Provided entries
`config.mk`:
```
export PLATFORM = sky130hd
export DESIGN_NAME = pixel_stream_sched_flat
export DESIGN_NICKNAME = d
export VERILOG_FILES = /design/src/rtl/pixel_stream_sched_pkg.sv /design/src/rtl/pixel_stream_sched_if.sv /design/src/rtl/pixel_stream_sched_fifo.sv /design/src/rtl/pixel_stream_sched.sv /design/src/flat_wrapper.sv
export SDC_FILE = /design/constraint.sdc
export NUM_CORES = 1
export LEC_CHECK = 0
export CELL_PAD_IN_SITES_DETAIL_PLACEMENT = 0
export CELL_PAD_IN_SITES_GLOBAL_PLACEMENT = 1
export CORE_MARGIN = 2
export CORE_UTILIZATION = 45
export CTS_BUF_LIST = sky130_fd_sc_hd__clkbuf_4
export DETAILED_ROUTE_END_ITERATION = 8
export PLACE_DENSITY_LB_ADDON = 0.1
export SYNTH_ARGS = -nofsm -noshare
export SYNTH_HDL_FRONTEND = slang
export SYNTH_SLANG_ARGS = --single-unit
```
`constraint.sdc`:
```
create_clock -name sensor_clk -period 3 [get_ports sensor_clk]
set_input_delay 0.75 -clock sensor_clk [delete_from_list [all_inputs] [get_ports sensor_clk]]
set_output_delay 0.75 -clock sensor_clk [all_outputs]
set_load 0.05 [all_outputs]
```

Directions
Retyping every entry exactly is the whole of the task.

Answer to this problem
`config.mk`:
```
export PLATFORM = sky130hd
export DESIGN_NAME = pixel_stream_sched_flat
export DESIGN_NICKNAME = d
export VERILOG_FILES = /design/src/rtl/pixel_stream_sched_pkg.sv /design/src/rtl/pixel_stream_sched_if.sv /design/src/rtl/pixel_stream_sched_fifo.sv /design/src/rtl/pixel_stream_sched.sv /design/src/flat_wrapper.sv
export SDC_FILE = /design/constraint.sdc
export NUM_CORES = 1
export LEC_CHECK = 0
export CELL_PAD_IN_SITES_DETAIL_PLACEMENT = 0
export CELL_PAD_IN_SITES_GLOBAL_PLACEMENT = 1
export CORE_MARGIN = 2
export CORE_UTILIZATION = 45
export CTS_BUF_LIST = sky130_fd_sc_hd__clkbuf_4
export DETAILED_ROUTE_END_ITERATION = 8
export PLACE_DENSITY_LB_ADDON = 0.1
export SYNTH_ARGS = -nofsm -noshare
export SYNTH_HDL_FRONTEND = slang
export SYNTH_SLANG_ARGS = --single-unit
```
`constraint.sdc`:
```
create_clock -name sensor_clk -period 3 [get_ports sensor_clk]
set_input_delay 0.75 -clock sensor_clk [delete_from_list [all_inputs] [get_ports sensor_clk]]
set_output_delay 0.75 -clock sensor_clk [all_outputs]
set_load 0.05 [all_outputs]
```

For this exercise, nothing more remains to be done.